> [Problem description]
Show each line of the data below in which "request" occurs.

*** Source material ***

--- src/rtl/ps2_keyb_rx.sv ---
// ps2_keyb_rx: host-side PS/2 keyboard receiver.
// Synchronises and glitch-filters the keyboard clock and data lines,
// deframes 11-bit device-to-host frames, folds E0/F0 prefixes into flags and
// emits one key event per scancode.
// Optional build macro: PS2_RX_TIMEOUT_EN adds an inactivity timeout that
// abandons a partial frame after TIMEOUT_CYCLES clocks without a clock edge.
`timescale 1ns/1ps
module ps2_keyb_rx #(
  parameter int FILTER_LEN     = 8,
  parameter int TIMEOUT_CYCLES = 50000
) (
  input  logic       clk,
  input  logic       reset_n,
  input  logic       ps2_clk,
  input  logic       ps2_dat,
  output logic [7:0] code,
  output logic       extended,
  output logic       released,
  output logic       valid,
  output logic       frame_err
);

  localparam int FCW = (FILTER_LEN > 1) ? $clog2(FILTER_LEN) : 1;

  typedef enum logic [1:0] {
    S_IDLE,
    S_DATA,
    S_PARITY,
    S_STOP
  } state_t;

  // Bit 1 carries the PS/2 clock, bit 0 the PS/2 data.
  logic [1:0]          sync1_q, sync2_q;
  logic [1:0]          filt_q, filt_d;
  logic [1:0][FCW-1:0] fcnt_q, fcnt_d;
  logic                fclk_prev_q;

  state_t      state_q, state_d;
  logic [2:0]  bit_cnt_q, bit_cnt_d;
  logic [7:0]  shift_q, shift_d;
  logic        par_err_q, par_err_d;
  logic        byte_ok_q, byte_ok_d;
  logic        ext_pend_q, ext_pend_d;
  logic        rel_pend_q, rel_pend_d;
  logic [7:0]  code_q, code_d;
  logic        ext_q, ext_d;
  logic        rel_q, rel_d;
  logic        valid_q, valid_d;
  logic        frame_err_q, frame_err_d;

  logic sample_pt;
  logic dat_f;

  // Two-flop synchronisers, filters and filtered-clock history.
  // NOTE: the synchroniser and filter flops reset to 1, the idle bus level,
  // so leaving reset never looks like a falling clock edge or a start bit.
  always_ff @(posedge clk or negedge reset_n) begin
    if (!reset_n) begin
      sync1_q     <= 2'b11;
      sync2_q     <= 2'b11;
      filt_q      <= 2'b11;
      fcnt_q      <= '0;
      fclk_prev_q <= 1'b1;
    end else begin
      // NOTE: sequential state uses non-blocking assignments so every flop
      // samples the pre-edge value of its neighbours, as the hardware does.
      sync1_q     <= {ps2_clk, ps2_dat};
      sync2_q     <= sync1_q;
      filt_q      <= filt_d;
      fcnt_q      <= fcnt_d;
      fclk_prev_q <= filt_q[1];
    end
  end

  // Filter: flip a line only after FILTER_LEN consecutive differing samples.
  always_comb begin
    // NOTE: every output of a combinational block gets a default first so no
    // path leaves it unassigned, which would infer a latch.
    filt_d = filt_q;
    fcnt_d = '0;
    for (int i = 0; i < 2; i++) begin
      if (sync2_q[i] != filt_q[i]) begin
        if (fcnt_q[i] == FCW'(FILTER_LEN - 1)) filt_d[i] = sync2_q[i];
        else                                   fcnt_d[i] = fcnt_q[i] + FCW'(1);
      end
    end
  end

  // The cycle right after the filtered clock falls is the bit sample point.
  assign sample_pt = fclk_prev_q & ~filt_q[1];
  assign dat_f     = filt_q[0];

`ifdef PS2_RX_TIMEOUT_EN
  localparam int TCW = $clog2(TIMEOUT_CYCLES + 1);
  logic [TCW-1:0] to_cnt_q, to_cnt_d;
`else
  logic unused_timeout;
  assign unused_timeout = (TIMEOUT_CYCLES != 0);
`endif

  // Frame FSM, prefix folding and event output.
  always_comb begin
    state_d     = state_q;
    bit_cnt_d   = bit_cnt_q;
    shift_d     = shift_q;
    par_err_d   = par_err_q;
    byte_ok_d   = 1'b0;
    ext_pend_d  = ext_pend_q;
    rel_pend_d  = rel_pend_q;
    code_d      = code_q;
    ext_d       = ext_q;
    rel_d       = rel_q;
    valid_d     = 1'b0;
    frame_err_d = 1'b0;

    // A byte accepted on the previous cycle is folded or published here.
    if (byte_ok_q) begin
      case (shift_q)
        8'hE0:   ext_pend_d = 1'b1;
        8'hF0:   rel_pend_d = 1'b1;
        default: begin
          code_d     = shift_q;
          ext_d      = ext_pend_q;
          rel_d      = rel_pend_q;
          valid_d    = 1'b1;
          ext_pend_d = 1'b0;
          rel_pend_d = 1'b0;
        end
      endcase
    end

    if (sample_pt) begin
      case (state_q)
        S_IDLE: begin
          if (!dat_f) begin
            state_d   = S_DATA;
            bit_cnt_d = 3'd0;
          end else begin
            frame_err_d = 1'b1;
          end
        end
        S_DATA: begin
          shift_d   = {dat_f, shift_q[7:1]};
          bit_cnt_d = bit_cnt_q + 3'd1;
          if (bit_cnt_q == 3'd7) state_d = S_PARITY;
        end
        S_PARITY: begin
          par_err_d = ~(^{shift_q, dat_f});
          state_d   = S_STOP;
        end
        S_STOP: begin
          if (dat_f && !par_err_q) begin
            byte_ok_d = 1'b1;
          end else begin
            frame_err_d = 1'b1;
            ext_pend_d  = 1'b0;
            rel_pend_d  = 1'b0;
          end
          state_d = S_IDLE;
        end
        default: state_d = S_IDLE;
      endcase
    end

`ifdef PS2_RX_TIMEOUT_EN
    // to_cnt_q counts cycles since the last sample point inside a frame.
    to_cnt_d = '0;
    if (sample_pt) begin
      to_cnt_d = TCW'(1);
    end else if (state_q != S_IDLE) begin
      if (to_cnt_q == TCW'(TIMEOUT_CYCLES - 1)) begin
        state_d     = S_IDLE;
        frame_err_d = 1'b1;
        ext_pend_d  = 1'b0;
        rel_pend_d  = 1'b0;
      end else begin
        to_cnt_d = to_cnt_q + TCW'(1);
      end
    end
`endif
  end

  // FSM and output registers.
  always_ff @(posedge clk or negedge reset_n) begin
    if (!reset_n) begin
      state_q     <= S_IDLE;
      bit_cnt_q   <= '0;
      shift_q     <= '0;
      par_err_q   <= 1'b0;
      byte_ok_q   <= 1'b0;
      ext_pend_q  <= 1'b0;
      rel_pend_q  <= 1'b0;
      code_q      <= '0;
      ext_q       <= 1'b0;
      rel_q       <= 1'b0;
      valid_q     <= 1'b0;
      frame_err_q <= 1'b0;
`ifdef PS2_RX_TIMEOUT_EN
      to_cnt_q    <= '0;
`endif
    end else begin
      state_q     <= state_d;
      bit_cnt_q   <= bit_cnt_d;
      shift_q     <= shift_d;
      par_err_q   <= par_err_d;
      byte_ok_q   <= byte_ok_d;
      ext_pend_q  <= ext_pend_d;
      rel_pend_q  <= rel_pend_d;
      code_q      <= code_d;
      ext_q       <= ext_d;
      rel_q       <= rel_d;
      valid_q     <= valid_d;
      frame_err_q <= frame_err_d;
`ifdef PS2_RX_TIMEOUT_EN
      to_cnt_q    <= to_cnt_d;
`endif
    end
  end

  assign code      = code_q;
  assign extended  = ext_q;
  assign released  = rel_q;
  assign valid     = valid_q;
  assign frame_err = frame_err_q;

endmodule
`config.mk`:
```
export PLATFORM = sky130hd
export DESIGN_NAME = active_low_4_to_2_encoder
export DESIGN_NICKNAME = d
export VERILOG_FILES = /design/src/rtl/active_low_enc_pkg.sv /design/src/rtl/sync_2ff.sv /design/src/rtl/active_low_4_to_2_encoder.sv
export SDC_FILE = /design/constraint.sdc
export NUM_CORES = 1
export LEC_CHECK = 0
export CORE_MARGIN = 10
export CORE_UTILIZATION = 59
export DETAILED_ROUTE_END_ITERATION = 12
export PLACE_DENSITY = 0.89
export SLEW_MARGIN = 0
export SYNTH_ARGS = -nofsm -noshare
export SYNTH_HDL_FRONTEND = slang
export SYNTH_SLANG_ARGS = --single-unit
```
`constraint.sdc`:
```
create_clock -name clk -period 5.6 [get_ports clk]
set_input_delay 0.84 -clock clk [delete_from_list [all_inputs] [get_ports clk]]
set_output_delay 0.84 -clock clk [all_outputs]
set_load 0.01 [all_outputs]
```
`src/rtl/active_low_enc_pkg.sv`:
```
// Shared constants, FSM state type, event payload and encode helpers for the active-low 4-to-2 encoder.
// ACTIVE_LOW_ENC_MULTI_DETECT_EN adds a multi-request flag to the event payload.
package active_low_enc_pkg;

   localparam int unsigned NUM_LINES   = 4;
   localparam int unsigned CODE_W      = 2;
   localparam int unsigned SYNC_STAGES = 2;

   typedef enum logic [1:0] {
      IDLE         = 2'd0,
      DEBOUNCE     = 2'd1,
      VALID        = 2'd2,
      WAIT_RELEASE = 2'd3
   } state_e;

   typedef struct packed {
      logic [CODE_W-1:0] code;
`ifdef ACTIVE_LOW_ENC_MULTI_DETECT_EN
      logic              multi;
`endif
   } enc_evt_t;

   // Highest-index active request wins
   function automatic logic [CODE_W-1:0] prio_encode(input logic [NUM_LINES-1:0] req);
      logic [CODE_W-1:0] code;
      code = '0;
      for (int unsigned i = 0; i < NUM_LINES; i++) begin
         if (req[i]) code = CODE_W'(i);
      end
      return code;
   endfunction

   function automatic logic multi_hot(input logic [NUM_LINES-1:0] req);
      int unsigned n;
      n = 0;
      for (int unsigned i = 0; i < NUM_LINES; i++) begin
         if (req[i]) n++;
      end
      return (n > 1);
   endfunction

endpackage

```
`src/rtl/sync_2ff.sv`:
```
// Multi-stage synchronizer for asynchronous active-low inputs; flops reset to 1 (inactive).
module sync_2ff
   import active_low_enc_pkg::*;
#(
   parameter int unsigned WIDTH = 1
) (
   input  logic             clk,
   input  logic             rst_n,
   input  logic [WIDTH-1:0] d,
   output logic [WIDTH-1:0] q
);

   logic [WIDTH-1:0] stage_q [SYNC_STAGES];

   always_ff @(posedge clk or negedge rst_n) begin
      if (!rst_n) begin
         for (int unsigned i = 0; i < SYNC_STAGES; i++) stage_q[i] <= '1;
      end else begin
         stage_q[0] <= d;
         for (int unsigned i = 1; i < SYNC_STAGES; i++) stage_q[i] <= stage_q[i-1];
      end
   end

   assign q = stage_q[SYNC_STAGES-1];

endmodule

```
`src/rtl/active_low_4_to_2_encoder.sv`:
```
// Debounced active-low 4-to-2 priority encoder with valid/ack handshake.
// ACTIVE_LOW_ENC_MULTI_DETECT_EN adds the 'multi' output.
module active_low_4_to_2_encoder
   import active_low_enc_pkg::*;
#(
   parameter int unsigned DEBOUNCE_CYCLES = 4,
   parameter int unsigned CNT_W           = 8
) (
   input  logic                 clk,
   input  logic                 rst_n,
   input  logic [NUM_LINES-1:0] D_n,
   input  logic                 EN_n,
   input  logic                 ack,
   output logic                 A,
   output logic                 B,
   output logic                 valid,
   output logic                 gs_n
`ifdef ACTIVE_LOW_ENC_MULTI_DETECT_EN
  ,output logic                 multi
`endif
);

   localparam logic [CNT_W-1:0] CNT_LAST = CNT_W'(DEBOUNCE_CYCLES - 1);
   localparam logic [CNT_W-1:0] CNT_ONE  = CNT_W'(1);

   logic [NUM_LINES:0]   sync_q;
   logic [NUM_LINES-1:0] req;
   logic                 any;
   logic [CODE_W-1:0]    code_c;

   state_e            state_q, state_d;
   logic [CNT_W-1:0]  cnt_q, cnt_d;
   logic [CODE_W-1:0] cand_q, cand_d;
   enc_evt_t          evt_q, evt_d;
   logic              valid_q, valid_d;
   logic              gs_n_q, gs_n_d;

   sync_2ff #(.WIDTH(NUM_LINES + 1)) u_sync (
      .clk   (clk),
      .rst_n (rst_n),
      .d     ({EN_n, D_n}),
      .q     (sync_q)
   );

   assign req    = ~sync_q[NUM_LINES-1:0] & {NUM_LINES{~sync_q[NUM_LINES]}};
   assign any    = |req;
   assign code_c = prio_encode(req);

   // Next-state and next-output logic
   always_comb begin
      state_d = state_q;
      cnt_d   = cnt_q;
      cand_d  = cand_q;
      evt_d   = evt_q;
      valid_d = valid_q;
      gs_n_d  = ~any;

      case (state_q)
         IDLE: begin
            if (any) begin
               state_d = DEBOUNCE;
               cand_d  = code_c;
               cnt_d   = CNT_ONE;
            end
         end
         DEBOUNCE: begin
            if (!any) begin
               state_d = IDLE;
               cnt_d   = '0;
            end else if (code_c != cand_q) begin
               cand_d = code_c;
               cnt_d  = CNT_ONE;
            end else if (cnt_q == CNT_LAST) begin
               state_d    = VALID;
               evt_d.code = cand_q;
`ifdef ACTIVE_LOW_ENC_MULTI_DETECT_EN
               evt_d.multi = multi_hot(req);
`endif
               valid_d    = 1'b1;
               cnt_d      = '0;
            end else begin
               cnt_d = cnt_q + CNT_ONE;
            end
         end
         VALID: begin
            // Inputs are ignored here so an accepted event is never lost
            if (ack) begin
               state_d = WAIT_RELEASE;
               valid_d = 1'b0;
               cnt_d   = '0;
`ifdef ACTIVE_LOW_ENC_MULTI_DETECT_EN
               evt_d.multi = 1'b0;
`endif
            end
         end
         WAIT_RELEASE: begin
            if (any) begin
               cnt_d = '0;
            end else if (cnt_q == CNT_LAST) begin
               state_d = IDLE;
               cnt_d   = '0;
            end else begin
               cnt_d = cnt_q + CNT_ONE;
            end
         end
      endcase
   end

   always_ff @(posedge clk or negedge rst_n) begin
      if (!rst_n) begin
         state_q <= IDLE;
         cnt_q   <= '0;
         cand_q  <= '0;
         evt_q   <= '0;
         valid_q <= 1'b0;
         gs_n_q  <= 1'b1;
      end else begin
         state_q <= state_d;
         cnt_q   <= cnt_d;
         cand_q  <= cand_d;
         evt_q   <= evt_d;
         valid_q <= valid_d;
         gs_n_q  <= gs_n_d;
      end
   end

   assign A     = evt_q.code[1];
   assign B     = evt_q.code[0];
   assign valid = valid_q;
   assign gs_n  = gs_n_q;
`ifdef ACTIVE_LOW_ENC_MULTI_DETECT_EN
   assign multi = evt_q.multi;
`endif

endmodule

```
==> flow_summary_export.csv <==
group,metric,value,unit
route,wire_per_inst,15.89,um
route,drt_first_pass_iters,4,
timing,skew,0.001658,ns
yosys,synth_area,1286,sq um
cells_and_area,seqCellArea,664.4,sq um
die,die-area,4448,sq um
route,ant_nets,0,
placement,dp_hpwl,1.809,mm
setup_path,r2r_setup_slack,3.48,ns
global_route,track_usage,12.47,%
pwr,total_power,0.5473,mW
placement,port_buffers,11,
setup_path,critPathArrivalTime,1.38,ns
die,die_height,66.69,um
route,num_vias,973,
timing,setup_violations,0,
setup_path,worst-path-buf-inv,1,
pwr,ir_drop,0.3201,mV
global_route,grt-ovfl-total,0,
cells_and_area,fillers,144,
clock_network,numCtsBuffers,3,
min_path,hp-start,"u_sync.stage_q[8]$_DFF_PN1_",
min_path,holdPathEnd,"u_sync.q[3]$_DFF_PN1_",
clock_network,cts_hold_buf,0,
pwr,p_switching,0.2004,mW
global_route,antenna_found_initial,0,
placement,place_area,1421,sq um
die,num_rows,16,
min_path,hold_depth,0,
yosys,ys_ff_latch,26,
die,pin_count,12,
clock_network,htreeDepth,1,
die,die_w,66.69,um
yosys,ys_types,40,
timing,tns,0,ns
setup_path,critPathLaunchType,"register",
timing,fin_ws,3.380,ns
setup_path,cp.required,4.76,ns
yosys,async_reset_ff_share,100.0,%
yosys,synthCells,117,
clock_network,clkSlewWorstSetupHoldPaths,0.13,ns
clock_network,cts.sinks,26,
yosys,syn_avg_cell_area,10.99,sq um
yosys,synth_nets,126,
job,cap_violations,0,
global_route,grt_pass1_wl,4.416,mm
timing,period_share,39.63,%
cells_and_area,postLayoutCoreUtil,72.09,%
setup_path,r2r-end,"evt_q[1]$_DFFE_PN0P_",
route,viasPerCell,6.197,
timing,hold_viol,0,
timing,maxSlewViolCount,0,
placement,dp.cells,153,
timing,slew_headroom,25.81,%
route,detail_route.wirelength,2.494,mm
setup_path,rr_startpoint,"cnt_q[0]$_DFFE_PN0P_",
timing,min_period,2.220,ns
die,design.core.area,2022,sq um
pwr,power_density,375.5,nW/um^2
pwr,p_comb_share,34.1,%
clock_network,clockBufferDepth,2,
placement,gp_congestion,0.8952,
clock_network,clock_latency,0.31,ns
pwr,cellLeakagePower,0.5639,nW
setup_path,cp_slowest_cell,"dfstp_2",
timing,holdWs,0.3647,ns
cells_and_area,drive_above_1_share,23.08,%
cells_and_area,antenna_cells,0,
setup_path,path_class,"register to primary output",
pwr,p_int,0.3469,mW
yosys,yosysWarningCount,0,
yosys,synth_edf_count,0,
timing,maxClockFrequency,450.6,MHz
min_path,hp-class,"register to register",
route,drc,0,
setup_path,end_kind,"primary output",
outcome,status,"complete, no violations",
setup_path,cpPeakStageDelay,0.54,ns
setup_path,rr_worst_depth,6,
yosys,synth_ff_type,"dfrtp_1",
cells_and_area,final_cells,157,
timing,worst_pin_slew,1.109,ns
clock_network,cts_tree,"built",
clock_network,cts_root_buf,"clkbuf_4",
pwr,clkPwrFrac,16.9,%
cells_and_area,multi_input_area,594.3,sq um
clock_network,post_cts_buffers,0,
global_route,grt_max_degree,27,
clock_network,cts_resized,0,
global_route,grt_pass1_vias,932,
cells_and_area,fin_area,1458,sq um
timing,rsz0062_at_grt,"no",
setup_path,worst_path_dominant_cell_family,"flip-flops",
setup_path,worstPathMaxFanout,1,
pwr,power_frac_seq,49.0,%
cells_and_area,syn_to_final_growth,13.33,%
cells_and_area,nNetsFinal,140,
route,drt_iter0_markers,83,
die,initial_utilization,63.61,%
cells_and_area,final_common_cell,"nand2_1",
pwr,swShare,36.61,%
yosys,seq_area_frac_synth,51.65,%
cells_and_area,final_cell_mix,"nand2_1 (16), dfrtp_1 (15), dfstp_2 (11), clkdlybuf4s50_1 (11), nor2_1 (10)",
setup_path,crit_chain,"clkdlybuf4s50_1",
placement,pre_cts_ws,3.351,ns
===== src/flat_wrapper.sv =====
// flat-port wrapper written by rule: the top's interface ports become plain ports
module rpc_cmd_encoder_flat import rpc_cmd_pkg::*;
#(
  parameter int unsigned DRAM_CMD_WIDTH = 32,
  parameter int unsigned BEAT_WIDTH     = 16
)
  (clk_i, rst_i, bus_req_valid_i, bus_req_cmd_i, bus_req_bl_i, bus_req_zqc_mode_i, bus_req_ref_mask_i, bus_req_arg_i, bus_cmd_ready_i, bus_req_ready_o, bus_cmd_valid_o, bus_cmd_beat_o, bus_cmd_last_o, bus_err_o);
  rpc_cmd_encoder_if #(.DRAM_CMD_WIDTH(DRAM_CMD_WIDTH), .BEAT_WIDTH(BEAT_WIDTH)) bus_i ();
  input logic clk_i;
  input logic rst_i;
  input wire logic [$bits(bus_i.req_valid_i)-1:0] bus_req_valid_i;
  input wire logic [$bits(bus_i.req_cmd_i)-1:0] bus_req_cmd_i;
  input wire logic [$bits(bus_i.req_bl_i)-1:0] bus_req_bl_i;
  input wire logic [$bits(bus_i.req_zqc_mode_i)-1:0] bus_req_zqc_mode_i;
  input wire logic [$bits(bus_i.req_ref_mask_i)-1:0] bus_req_ref_mask_i;
  input wire logic [$bits(bus_i.req_arg_i)-1:0] bus_req_arg_i;
  input wire logic [$bits(bus_i.cmd_ready_i)-1:0] bus_cmd_ready_i;
  output wire logic [$bits(bus_i.req_ready_o)-1:0] bus_req_ready_o;
  output wire logic [$bits(bus_i.cmd_valid_o)-1:0] bus_cmd_valid_o;
  output wire logic [$bits(bus_i.cmd_beat_o)-1:0] bus_cmd_beat_o;
  output wire logic [$bits(bus_i.cmd_last_o)-1:0] bus_cmd_last_o;
  output wire logic [$bits(bus_i.err_o)-1:0] bus_err_o;
  assign bus_i.req_valid_i = bus_req_valid_i;
  assign bus_i.req_cmd_i = bus_req_cmd_i;
  assign bus_i.req_bl_i = bus_req_bl_i;
  assign bus_i.req_zqc_mode_i = bus_req_zqc_mode_i;
  assign bus_i.req_ref_mask_i = bus_req_ref_mask_i;
  assign bus_i.req_arg_i = bus_req_arg_i;
  assign bus_i.cmd_ready_i = bus_cmd_ready_i;
  assign bus_req_ready_o = bus_i.req_ready_o;
  assign bus_cmd_valid_o = bus_i.cmd_valid_o;
  assign bus_cmd_beat_o = bus_i.cmd_beat_o;
  assign bus_cmd_last_o = bus_i.cmd_last_o;
  assign bus_err_o = bus_i.err_o;
  rpc_cmd_encoder #(.DRAM_CMD_WIDTH(DRAM_CMD_WIDTH), .BEAT_WIDTH(BEAT_WIDTH)) u_core (.clk_i(clk_i), .rst_i(rst_i), .bus(bus_i));
endmodule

*** End of Source material ***

> [Reply to the task]
// ACTIVE_LOW_ENC_MULTI_DETECT_EN adds a multi-request flag to the event payload.
   // Highest-index active request wins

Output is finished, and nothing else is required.